John Duff (counterfeiter)
John Duff was a longhunter in the Illinois County in 1778, similar to this one on an extended hunting trip when he and the hunters in his party were captured as alleged British spies by George Rogers Clark and his Patriot army, the Illinois Regiment of the Virginia State Forces during the Revolutionary War.
John Michael McElduff
September 1759 - August 1760
|Died||June 4, 1799 or 1805 (aged 38-45)|
|Cause of death||gunshot wound|
|Other names||Duff, John McDuff, Jean Duff, Jean Michel Duff, John Michael Duff, Michael Duff, Sergeant Duff, Duff the Counterfeiter|
|Occupation||frontiersman, hunter, horse thief, cattle thief, hog thief, soldier, salt maker, criminal gang leader, counterfeiter|
|Employer||Virginia state government, self-employed|
|Home town||Province of South Carolina and Natchez, British West Florida (Royal Colony)|
|Spouse(s)||Letticia "Letty" or "Seddy" Smith, Native American woman, name unknown|
|Children||1 child, name unknown, by Native American woman|
|Relatives||Daniel Duff (brother), Henry Smith (father-in-law), Margaret Smith (mother-in-law), Jean Baptiste St. Ange (brother-in-law), Sarah Smith St. Ange (sister-in-law), John Doyle (brother-in-law), Chloe Smith Doyle (sister-in-law), Philip McElduff (uncle)|
|Allegiance||Virginia, United States|
|Service/||Virginia State Forces|
|Years of service||1778–1780s|
|Unit||Captain John Williams' Company (Kaskaskia) and Captain Richard McCarty's Company (Cahokia), Illinois Regiment|
|Battles/wars||American Revolutionary War|
John Duff, born John McElduff, or John Michael McElduff, because early court records referred to him as John Michael Duff (September 1759 or August 1760 – June 4, 1799 or 1805), was a counterfeiter, criminal gang leader, horse thief, cattle thief, hog thief, salt maker, longhunter, scout, and soldier who assisted in George Rogers Clark's campaign to capture the Illinois country for the American rebel side during the Revolutionary War.

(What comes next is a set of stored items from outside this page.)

### src/rtl/repair_seq_pkg.sv
package repair_seq_pkg;

  typedef enum logic [2:0] {
    ST_IDLE      = 3'd0,
    ST_BUSY      = 3'd1,
    ST_PASS      = 3'd2,
    ST_FAIL_OTP  = 3'd3,
    ST_UNREP     = 3'd4,
    ST_FULL      = 3'd5,
    ST_TIMEOUT   = 3'd6,
    ST_PROG_FAIL = 3'd7
  } rs_status_e;

  typedef enum logic [2:0] {
    F_IDLE = 3'd0,
    F_OTP  = 3'd1,
    F_MT   = 3'd2,
    F_RA   = 3'd3,
    F_PG   = 3'd4
  } rs_fsm_e;

  localparam int unsigned NUM_ENG = 4;
  localparam int unsigned E_OTP   = 0;
  localparam int unsigned E_MT    = 1;
  localparam int unsigned E_RA    = 2;
  localparam int unsigned E_PG    = 3;

  // Engine index served by a wait state.
  function automatic logic [1:0] phase_of(input rs_fsm_e s);
    case (s)
      F_MT:    return 2'd1;
      F_RA:    return 2'd2;
      F_PG:    return 2'd3;
      default: return 2'd0;
    endcase
  endfunction

  // Timeout rule: zero limit disables, else expire once the count reaches the limit.
  function automatic logic wait_expired(input logic [31:0] cnt, input logic [31:0] lim);
    return (lim != 32'd0) && (cnt >= lim);
  endfunction

  // Region a programming step targets: 0 for factory, next fresh slot for field.
  function automatic logic [31:0] next_region(input logic [31:0] used, input logic field);
    return field ? used + 32'd1 : 32'd0;
  endfunction

endpackage

### src/rtl/repair_seq_timer.sv
module repair_seq_timer #(
  parameter int unsigned TW = 16
) (
  input  logic          clk,
  input  logic          rst_n,
  input  logic          restart,
  input  logic          run,
  input  logic [TW-1:0] lim,
  output logic          expired
);
  import repair_seq_pkg::*;

  logic [TW-1:0] cnt_q;

  always_ff @(posedge clk or negedge rst_n) begin
    if (!rst_n)                 cnt_q <= '0;
    else if (restart)           cnt_q <= '0;
    else if (run && !(&cnt_q))  cnt_q <= cnt_q + 1'b1;
  end

  assign expired = run && wait_expired(32'(cnt_q), 32'(lim));

  // a zero limit never lets a wait expire
  a_r10_zero_disables: assert property (@(posedge clk) disable iff (!rst_n)
    (lim == '0) |-> !expired);

  // the count starts again from zero after every launch
  a_r10_restart_clears: assert property (@(posedge clk) disable iff (!rst_n)
    restart |=> (cnt_q == '0));

endmodule

### src/rtl/repair_seq_region.sv
module repair_seq_region #(
  parameter int unsigned N_INC = 7,
  localparam int unsigned RW   = $clog2(N_INC + 1)
) (
  input  logic          clk,
  input  logic          rst_n,
  input  logic          commit,
  output logic [RW-1:0] used,
  output logic          full
);

  logic [RW-1:0] used_q;

  always_ff @(posedge clk or negedge rst_n) begin
    if (!rst_n)                   used_q <= '0;
    else if (commit && !full)     used_q <= used_q + 1'b1;
  end

  assign used = used_q;
  assign full = (32'(used_q) >= N_INC);

  // the pointer never passes the number of incremental regions
  a_r9_never_over: assert property (@(posedge clk) disable iff (!rst_n)
    32'(used_q) <= N_INC);

  // the pointer only ever advances by one
  a_r8_step_one: assert property (@(posedge clk) disable iff (!rst_n)
    (used_q != $past(used_q)) |-> (used_q == $past(used_q) + 1'b1));

  // a commit is never requested on a full pointer
  a_r9_commit_not_full: assert property (@(posedge clk) disable iff (!rst_n)
    commit |-> !full);

endmodule

### src/rtl/repair_seq.sv
module repair_seq #(
  parameter int unsigned N_INC = 7,
  parameter int unsigned TW    = 16,
  localparam int unsigned RW   = $clog2(N_INC + 1)
) (
  input  logic          clk,
  input  logic          rst_n,
  input  logic          start,
  input  logic          field_mode,
  input  logic [TW-1:0] timeout_lim,
  output logic          otp_start,
  input  logic          otp_done,
  input  logic          otp_pass,
  output logic          mt_start,
  input  logic          mt_done,
  input  logic          mt_pass,
  output logic          ra_start,
  input  logic          ra_done,
  input  logic          ra_ok,
  output logic          pg_start,
  output logic [RW-1:0] pg_region,
  input  logic          pg_done,
  input  logic          pg_pass,
  output logic          busy,
  output logic [2:0]    status,
  output logic [1:0]    tmo_phase,
  output logic [RW-1:0] inc_used
);
  import repair_seq_pkg::*;

  rs_fsm_e              fsm_q, fsm_n;
  rs_status_e           status_q, status_n;
  logic [NUM_ENG-1:0]   strb_q, strb_n;
  logic [NUM_ENG-1:0]   done_v, pass_v;
  logic                 mode_q, mode_n;
  logic                 clean_q, clean_n;
  logic [1:0]           tph_q, tph_n;
  logic [RW-1:0]        region_q, region_n;
  logic [1:0]           cur_idx;
  logic                 cur_done, cur_pass;
  logic                 expired, commit, full;
  logic [RW-1:0]        used;

  assign done_v   = {pg_done, ra_done, mt_done, otp_done};
  assign pass_v   = {pg_pass, ra_ok,   mt_pass, otp_pass};
  assign cur_idx  = phase_of(fsm_q);
  assign cur_done = (fsm_q != F_IDLE) && done_v[cur_idx];
  assign cur_pass = pass_v[cur_idx];

  repair_seq_timer #(.TW(TW)) u_timer (
    .clk     (clk),
    .rst_n   (rst_n),
    .restart (|strb_n),
    .run     (fsm_q != F_IDLE),
    .lim     (timeout_lim),
    .expired (expired)
  );

  repair_seq_region #(.N_INC(N_INC)) u_region (
    .clk    (clk),
    .rst_n  (rst_n),
    .commit (commit),
    .used   (used),
    .full   (full)
  );

  always_comb begin
    fsm_n    = fsm_q;
    status_n = status_q;
    strb_n   = '0;
    mode_n   = mode_q;
    clean_n  = clean_q;
    tph_n    = tph_q;
    region_n = region_q;
    commit   = 1'b0;
    if (fsm_q == F_IDLE) begin
      if (start) begin
        fsm_n         = F_OTP;
        strb_n[E_OTP] = 1'b1;
        status_n      = ST_BUSY;
        mode_n        = field_mode;
        clean_n       = 1'b0;
        tph_n         = '0;
      end
    end else if (cur_done) begin
      fsm_n = F_IDLE;
      case (fsm_q)
        F_OTP: begin
          if (cur_pass) begin
            fsm_n        = F_MT;
            strb_n[E_MT] = 1'b1;
            clean_n      = 1'b1;
          end else begin
            status_n = ST_FAIL_OTP;
          end
        end
        F_MT: begin
          if (cur_pass) begin
            status_n = ST_PASS;
          end else begin
            fsm_n        = F_RA;
            strb_n[E_RA] = 1'b1;
          end
        end
        F_RA: begin
          if (!cur_pass) begin
            status_n = ST_UNREP;
          end else if (mode_q && full) begin
            status_n = ST_FULL;
          end else begin
            fsm_n        = F_PG;
            strb_n[E_PG] = 1'b1;
            region_n     = RW'(next_region(32'(used), mode_q));
          end
        end
        F_PG: begin
          if (cur_pass) begin
            status_n = ST_PASS;
            commit   = mode_q;
          end else begin
            status_n = ST_PROG_FAIL;
          end
        end
        default: status_n = ST_IDLE;
      endcase
    end else if (expired) begin
      fsm_n    = F_IDLE;
      status_n = ST_TIMEOUT;
      tph_n    = cur_idx;
    end
  end

  always_ff @(posedge clk or negedge rst_n) begin
    if (!rst_n) begin
      fsm_q    <= F_IDLE;
      status_q <= ST_IDLE;
      strb_q   <= '0;
      mode_q   <= 1'b0;
      clean_q  <= 1'b0;
      tph_q    <= '0;
      region_q <= '0;
    end else begin
      fsm_q    <= fsm_n;
      status_q <= status_n;
      strb_q   <= strb_n;
      mode_q   <= mode_n;
      clean_q  <= clean_n;
      tph_q    <= tph_n;
      region_q <= region_n;
    end
  end

  assign otp_start = strb_q[E_OTP];
  assign mt_start  = strb_q[E_MT];
  assign ra_start  = strb_q[E_RA];
  assign pg_start  = strb_q[E_PG];
  assign pg_region = region_q;
  assign busy      = (fsm_q != F_IDLE);
  assign status    = status_q;
  assign tmo_phase = tph_q;
  assign inc_used  = used;

  // at most one engine is launched in any cycle
  a_r2_one_launch: assert property (@(posedge clk) disable iff (!rst_n)
    $onehot0({otp_start, mt_start, ra_start, pg_start}));

  // the SRAM test never starts without a clean OTP phase in this run
  a_r3_mt_needs_otp: assert property (@(posedge clk) disable iff (!rst_n)
    mt_start |-> clean_q);

  // programming is launched only straight after analysis
  a_r4_pg_after_ra: assert property (@(posedge clk) disable iff (!rst_n)
    pg_start |-> ($past(fsm_q) == F_RA));

  // factory runs always target region zero
  a_r7_factory_region0: assert property (@(posedge clk) disable iff (!rst_n)
    (pg_start && !mode_q) |-> (pg_region == '0));

  // field runs never target region zero
  a_r8_field_fresh: assert property (@(posedge clk) disable iff (!rst_n)
    (pg_start && mode_q) |-> (pg_region != '0));

  // an unanswered wait past its limit ends in the timeout status
  a_r10_timeout_named: assert property (@(posedge clk) disable iff (!rst_n)
    (busy && !cur_done && expired) |=> (status == 3'd6 && tmo_phase == $past(cur_idx)));

  // the outcome is held while idle and no start arrives
  a_r12_hold: assert property (@(posedge clk) disable iff (!rst_n)
    (!busy && !start) |=> $stable(status));

endmodule

### config.mk
export PLATFORM = sky130hd
export DESIGN_NAME = repair_seq
export DESIGN_NICKNAME = d
export VERILOG_FILES = /design/src/rtl/repair_seq_pkg.sv /design/src/rtl/repair_seq_timer.sv /design/src/rtl/repair_seq_region.sv /design/src/rtl/repair_seq.sv
export SDC_FILE = /design/constraint.sdc
export NUM_CORES = 1
export LEC_CHECK = 0
export CORE_ASPECT_RATIO = 1.75
export CORE_UTILIZATION = 40
export CTS_CLUSTER_SIZE = 20
export DETAILED_ROUTE_END_ITERATION = 10
export MAX_ROUTING_LAYER = met4
export PLACE_DENSITY = 0.67
export SETUP_SLACK_MARGIN = 0.02
export SLEW_MARGIN = 0
export SYNTH_ARGS = -nofsm -noshare
export SYNTH_HDL_FRONTEND = slang
export SYNTH_SLANG_ARGS = --single-unit
### constraint.sdc
create_clock -name clk -period 2 [get_ports clk]
set_input_delay 0.3 -clock clk [delete_from_list [all_inputs] [get_ports clk]]
set_output_delay 0.3 -clock clk [all_outputs]
set_load 0.01 [all_outputs]
# [Yosys cells after proc, flatten, opt, wreduce, memory -nomap -nowiden]
# Index checks and enable logic that the tools add are counted.
[word_totals] romBits=0 mem_bits_rw=0 memories=0 regBits=35 input_bits=28 elab_cells=91 out_inout_bits=16 latch_bits=0
[classes] reduce_logical=21 n_shift=0 n_bitwise=2 n_mul=0 n_eq_ne=9 muxes=45 order_cmp=3 n_div=0 add_sub_neg=3
[ops] operator="$mux 3" count=17
[ops] operator="$mux 16" count=2
[ops] operator="$add 16x1->16 const B" count=1
[ops] operator="$ge 16x16->1" count=1
[ops] operator="$reduce_and 16->1" count=1
[ops] operator="$reduce_bool 16->1" count=1
[ops] operator="$mux 1" count=15
[ops] operator="$mux 2" count=6
[ops] operator="$pmux 3 s4" count=1
[ops] operator="$reduce_and 5->1" count=2
[ops] operator="$pmux 3 s3" count=1
[ops] operator="$ne 4x4->1 const B" count=2
[ops] operator="$add 3x1->3 const B" count=2
[ops] operator="$eq 3x2->1 const B" count=2
[ops] operator="$logic_and 1x1->1" count=6
[ops] operator="$pmux 2 s3" count=1
[ops] operator="$reduce_bool 3->1" count=2
[ops] operator="$ne 5x5->1 const B" count=1
[ops] operator="$bmux 1 s2" count=2
[ops] operator="$reduce_and 2->1" count=2
[ops] operator="$reduce_bool 2->1" count=2
[ops] operator="$reduce_or 4->1" count=1
[ops] operator="$eq 3x1->1 const B" count=1
[ops] operator="$eq 3x3->1 const B" count=1
[ops] operator="other kinds (8)" count=10

# [Longest topological paths before layout]
[depth] word_depth=10 ltp_mapped=9 depth_no_buf=8

# [Modules after synthesis]
# Synthesis repeated with hierarchy kept, for this count alone.
[unflattened] hier_cells=266 area_unflattened_um2=2464.9
[modules_own_cells] mod="repair_seq_timer" cells_each=145 area_per_inst_um2=1282.5 instances=1 seq_area_each_um2=400.4
[modules_own_cells] mod="repair_seq" cells_each=105 area_per_inst_um2=1011.0 instances=1 seq_area_each_um2=400.4
[modules_own_cells] mod="repair_seq_region" cells_each=16 area_per_inst_um2=171.4 instances=1 seq_area_each_um2=75.1

# [Least setup slack after synthesis]
# OpenSTA, ideal clock, no wires.
[synth_timing] kind="register -> register" startpoint="register u_timer.cnt_q[10]" endpoint="register status_q[0] (netlist: status[0])" period_less_slack_ns=2.262 t_arrival_ns=2.137 setup_time_ns=0.125 path_stages_with_launch=8 n_path_buf=0 slack_ns=-0.262 required_time_ns=1.875 cell_sequence="dfrtp_1 -> ha_1 -> and4_2 -> o211ai_2 -> or4_4 -> a31oi_4 -> o31ai_4 -> mux2_4"
[synth_between] elab_chain_len=5
[synth_lines] item="start: declaration" line="repair_seq_timer.sv:13" rtl="logic [TW-1:0] cnt_q;"
[synth_lines] item="start signal: assignment" line="repair_seq_timer.sv:18" rtl="else if (run && !(&cnt_q)) cnt_q <= cnt_q + 1'b1;"
[synth_lines] item="$ge 16x16->1" line="repair_seq_pkg.sv:40" rtl="return (lim != 32'd0) && (cnt >= lim);"
[synth_lines] item="$logic_and 1x1->1" line="repair_seq_pkg.sv:40"
[synth_lines] item="$logic_and 1x1->1" line="repair_seq_timer.sv:21" rtl="assign expired = run && wait_expired(32'(cnt_q), 32'(lim));"
[synth_lines] item="$reduce_bool 3->1 (no source line)"
[synth_lines] item="$reduce_and 5->1 (no source line)"
[synth_lines] item="end signal: assignment" line="repair_seq.sv:144" rtl="status_q <= status_n;"
[synth_lines] item="end: declaration" line="repair_seq.sv:32" rtl="rs_status_e status_q, status_n;"
# No other way between the ends.
# A chain may end at the register's enable or synchronous reset.

# [Worst setup path after layout]
[layout_timing] startpoint="input port timeout_lim[1]" endpoint="register status_q[0] (netlist: status[0])"
[layout_between] elab_chain_len=5 word_cells_on_any_way=6 classes_between="order compare: 1; reduce/logical: 5"
[layout_lines] item="start: declaration" line="repair_seq.sv:10" rtl="input logic [TW-1:0] timeout_lim,"
[layout_lines] item="$ge 16x16->1 or $reduce_bool 16->1 (tied branches)" line="repair_seq_pkg.sv:40"
[layout_lines] item="$logic_and 1x1->1 (*)" line="repair_seq_pkg.sv:40"
[layout_lines] item="$logic_and 1x1->1 (*)" line="repair_seq_timer.sv:21"
[layout_lines] item="$reduce_bool 3->1 (no source line) (*)"
[layout_lines] item="$reduce_and 5->1 (no source line) (*)"
# Mark *: on every way between the ends. The rest lies on a longest branch, timed or not.

==> run metrics <==
Worst Tran Pin Value 0.485 ns; dpl hpwl roughly 4700 um; Total Wirelength 6780 um; Detailed Routing Iterations Pass 1 4; LEAKAGE 1.74 nW; Die Ht 103 um; global-route wire length before repair 9910 um; latest clock arrival within the worst-skew pair 0.30 ns; fraction of power consumed by the clock network 18.7%; input/output buffers 43; worst-path maximum fanout 4; number of H-tree levels 2; number of unique standard cell types used by synthesis 55; relative contribution of combinational cells to total power 58.0%; filler instances 428; Worst Hold Margin 0.408 ns; switching pwr 0.00163 W; post-CTS clock slew at the launch and capture registers of the worst setup and hold paths 0.09 ns; run status finished with violations; Initial Util 41.7%; post-synthesis cell area about 2300 um2; net count after synthesis approximately 300; top cell type by total area after synthesis dfrtp_1; highest achievable clock rate 442 MHz; Setup WS post-layout -0.264 ns; multi-input gate area in the final layout 1790 um2; Hold WC Path Type in2async; failing checks setup timing; kind of end point of the critical path flip-flop; total power density per cell area 1090 nW/um2; reg-to-reg critical path endpoint status[0]$_DFFE_PN0P_; Worst Setup Start Kind primary input; number of design-rule violations left by the first detailed-router iteration 43; Min Clock Period, post-route 2.26 ns; number of pins exceeding their max-slew limit in the final report 0; share of final-layout standard cells stronger than drive strength 1 42.4%; leading post-synthesis cells by cell area dfrtp_1 (37%), ha_1 (10%), nor2_1 (4.3%); Synth async-reset ratio between 90% and 100%; worst ir drop on vdd 708 uV; switching fraction of total power 38.7%; area taken by flip-flops and latches 877 um2; Max Cap Violations 0; standard-cell rows 36; worst clock skew on the final layout 0.0135 ns; cell internal power dissipation between 0.002 and 0.003 W; Fin. Hold Viols 0; count of mapped cells out of synthesis approximately 250; setup repair after global routing missed its margin yes; max-slew headroom at the worst pin around 68%; Wirelength per Cell 15.7 um; count of synthesis-stage warnings from yosys 0; via count ~2300; placeable core area 5630 um2; type of the setup path with the least slack in2reg; Reg2Reg Depth 7; part of the Yosys area used for sequential elements 37.3%; Worst R2R Setup Slack -0.26 ns; register share of total power 23.3%; sink count of the clock tree 35; pin count of the biggest net entering global routing 36; Clk Tree Root Cell clkbuf_8; placer's final routability congestion estimate around 0.9; IO Count 44; Final Cycle Share 113%; overall fraction of global-route tracks in use 22.7%; TritonCTS clock tree yes; data required time at the worst endpoint 2.19 ns; via count of the first global-routing pass 2228; count of state elements after synthesis 35; count of antenna-violating nets left after detailed routing 0; layout overhead on the synthesized area 64.9%; CTS max path bufs 2; crit path DAT 2.46 ns; total overflow reported by the global router 0; post-detailed-route DRC marker count 0; Post-Place Setup Slack -0.697 ns; fin nets between 400 and 500; number of enable flip-flop cells after synthesis 0; hold_buf cts 0; Mapped Avg Cell Area 9.47 um2; Inserted Diodes 0; fraction of post-synthesis cell area in the top cell type by area a little under two fifths; Vias/cell 5.24; Worst R2R Start u_timer.cnt_q[15]$_DFFE_PN0P_; die boundary width 59.9 um; antenna violations before repair 0; Die Outline Area about 6200 um2; number of clock buffers inserted by TritonCTS 5; dominant synthesized flop cell dfrtp_1; number of setup violations in the final report 9
==> power by group through the flow <==
stage                     Sequential [W]  Clock, W  Combinational (W)
after CTS                       0.000975  0.000804            0.00199
after floorplan                  0.00103         0            0.00104
final                           0.000982  0.000785            0.00244
after global routing             0.00100  0.000835            0.00263
after global placement          0.000984         0            0.00189
after detailed placement        0.000984         0            0.00192
==> Yosys cell counts (5+ instances only) <==
library cell,instances
dfrtp_1,35
nor2_1,27
inv_1,24
nand2_1,22
ha_1,19
a21oi_1,11
xnor2_1,9
nand3_1,7
xor2_1,7
nor4_1,6
o21ai_0,6
and3_1,5
mux2i_1,5
nor2b_1,5
==> placed cells by master (no fill, tap or decap), drive strengths merged, types with 2 or more instances in the layout <==
cell type,instances
nand3,8
dfrtp,35
and2,4
o31ai,2
o311ai,2
ha,19
xnor2,9
a22oi,2
nor4,6
a211oi,3
o21ai,7
nand2,24
and4,5
buf,61
and3,5
dlygate4sd2,10
nor2,27
nor4b,2
mux2i,5
xor2,7
nor2b,5
a21oi,12
mux2,7
clkbuf,6
nand3b,3
bufinv,2
clkdlybuf4s50,31
inv,24
nand2b,2
nand4,3
a31oi,2
nor3,3
==> sequential cells by signal, indices dropped and copies added (netlist names) <==
register and flops:
tmo_phase 2, pg_region 3, u_region.used 3, status 3
u_timer.cnt_q 16, strb_q 4, mode_q 1, fsm_q 3
==> cells by family after synthesis <==
logic type	count (synthesis)	synth area share, %
simple gates	100	23.0
fa+ha+maj	19	10.1
flops	35	37.3
xor+xnor	16	5.97
mux	12	5.97
buf+inv	29	5.22
compound gates	37	12.5
==> through the flow <==
stage                     instances  power, W  instance area, um2  utilization, %  setup TNS, ns
final                           432   0.00421                3870            68.8          -1.58
after detailed placement        413   0.00290                3260            57.9         -11.33
after CTS                       423   0.00377                3500            62.2          -2.58
after floorplan                 248   0.00207                2380               -         -0.542
after global placement          413   0.00287                3260            57.9         -10.33
after global routing            432   0.00447                3870            68.8          -2.71
==> per-layer routing <==
metal / track usage [%] / wire, um
met1: 20.0 / 2380
met2: 43.2 / 3910
met3: 3.61 / 168
met4: 13.2 / 324
met5: - / 0
==> worst max-delay path by stage <==
stage	end	depth (start not counted)	slack (ns)	startpoint
finish	status[0]$_DFFE_PN0P_	8	-0.26	timeout_lim[1]
global placement	status[0]$_DFFE_PN0P_	9	-0.67	timeout_lim[14]
global route	status[1]$_DFFE_PN0P_	8	-0.35	u_timer.cnt_q[0]$_DFFE_PN0P_
detailed placement	status[2]$_DFFE_PN0P_	9	-0.70	timeout_lim[14]
CTS	status[2]$_DFFE_PN0P_	7	-0.38	u_timer.cnt_q[13]$_DFFE_PN0P_
floorplan	status[0]$_DFFE_PN0P_	7	-0.14	u_timer.cnt_q[14]$_DFFE_PN0P_
==> worst max-delay path, cell delays in order <==
cell	delay (ns)
clkdlybuf4s50_1	0.48
inv_1	0.05
ha_1	0.32
a2111oi_4	0.33
or4_4	0.20
a31oi_4	0.12
o31ai_4	0.34
mux2_4	0.33
==> repair_timing <==
item | 4_1_cts | 5_1_grt
resized for setup | 29 | 67
buffers inserted | 2 | 8
setup endpoints to repair | 28 | 31
pin swaps | 9 | 34
cloned | 0 | 1
==> area by class of cell <==
type | count | share of cell area [%]
clock inverters | 3 | 1.74
multi-input cells | 185 | 46.2
flip-flops and latches | 35 | 22.6
repair buffers | 104 | 22.8
inverters | 24 | 2.33
well taps | 76 | 2.45
clock buffers | 5 | 1.78
No activity file was read; power rests on OpenSTA's default activity.
===== src/rtl/ostm_timer.sv =====
`timescale 1ns/1ps
module ostm_timer #(
   parameter int DATA_W      = 32,
   parameter int ADDR_W      = 8,
   parameter bit ALIGN_CHECK = 1'b1
) (
   input  logic              clk,
   input  logic              rst_n,
   input  logic              tick_en,
   input  logic              bus_wr,
   input  logic [ADDR_W-1:0] bus_addr,
   input  logic [DATA_W-1:0] bus_wdata,
   output logic [DATA_W-1:0] bus_rdata,
   output logic              irq
);
   import ostm_pkg::*;

   generate
      if (DATA_W < 8 || DATA_W > 64) begin : g_bad_data_w
         $error("ostm_timer: DATA_W must lie in 8..64");
      end
      if (ADDR_W < 5 || ADDR_W > 16) begin : g_bad_addr_w
         $error("ostm_timer: ADDR_W must lie in 5..16");
      end
   endgenerate

   reg_sel_e          sel;
   logic              match_we;
   logic              stat_we;
   logic              ien_we;
   logic              expire;
   logic              running_q;
   logic              status_q;
   logic [DATA_W-1:0] match_q;
   logic [DATA_W-1:0] snap_q;
   logic [DATA_W-1:0] remain_q;
   logic [DATA_W-1:0] ien_q;
   logic [DATA_W-1:0] count_view;

   ostm_decode #(
      .ADDR_W      (ADDR_W),
      .ALIGN_CHECK (ALIGN_CHECK)
   ) u_decode (
      .addr (bus_addr),
      .sel  (sel)
   );

   assign match_we = bus_wr && (sel == REG_MATCH);
   assign stat_we  = bus_wr && (sel == REG_STAT);
   assign ien_we   = bus_wr && (sel == REG_IEN);

   ostm_count #(
      .DATA_W (DATA_W)
   ) u_count (
      .clk       (clk),
      .rst_n     (rst_n),
      .tick_en   (tick_en),
      .match_we  (match_we),
      .wdata     (bus_wdata),
      .match_q   (match_q),
      .snap_q    (snap_q),
      .remain_q  (remain_q),
      .running_q (running_q),
      .expire    (expire)
   );

   ostm_irq #(
      .DATA_W (DATA_W)
   ) u_irq (
      .clk      (clk),
      .rst_n    (rst_n),
      .ien_we   (ien_we),
      .stat_we  (stat_we),
      .expire   (expire),
      .wdata    (bus_wdata),
      .ien_q    (ien_q),
      .status_q (status_q),
      .irq      (irq)
   );

   // counter view climbs toward the target as the remainder drains
   assign count_view = match_q - remain_q;

   always_comb begin
      case (sel)
         REG_COUNT: bus_rdata = count_view;
         REG_STAT:  bus_rdata = {{(DATA_W-1){1'b0}}, status_q};
         REG_IEN:   bus_rdata = ien_q;
         default:   bus_rdata = '0;
      endcase
   end

endmodule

Early life and family history
John Michael McElduff was born sometime between September 1759 and August 1760 in the British Province of South Carolina, according to his court testimony in August 1781, where he claimed to be 21 years old. John's father may have been the Thomas McElduff murdered by Philip McElduff, a brother, of Thomas, some time prior to November 1761. His mother later remarried, and his stepfather moved the family to the Natchez District, Mississippi region of the colony of British West Florida, on the Mississippi River, prior to the start of the American Revolutionary War. McElduff is believed to be a grandson of a Thomas McElduff, Sr., who received two land grants for military service in the French and Indian War on the south side of the Tyger River, in Union County, South Carolina on February 7, 1754.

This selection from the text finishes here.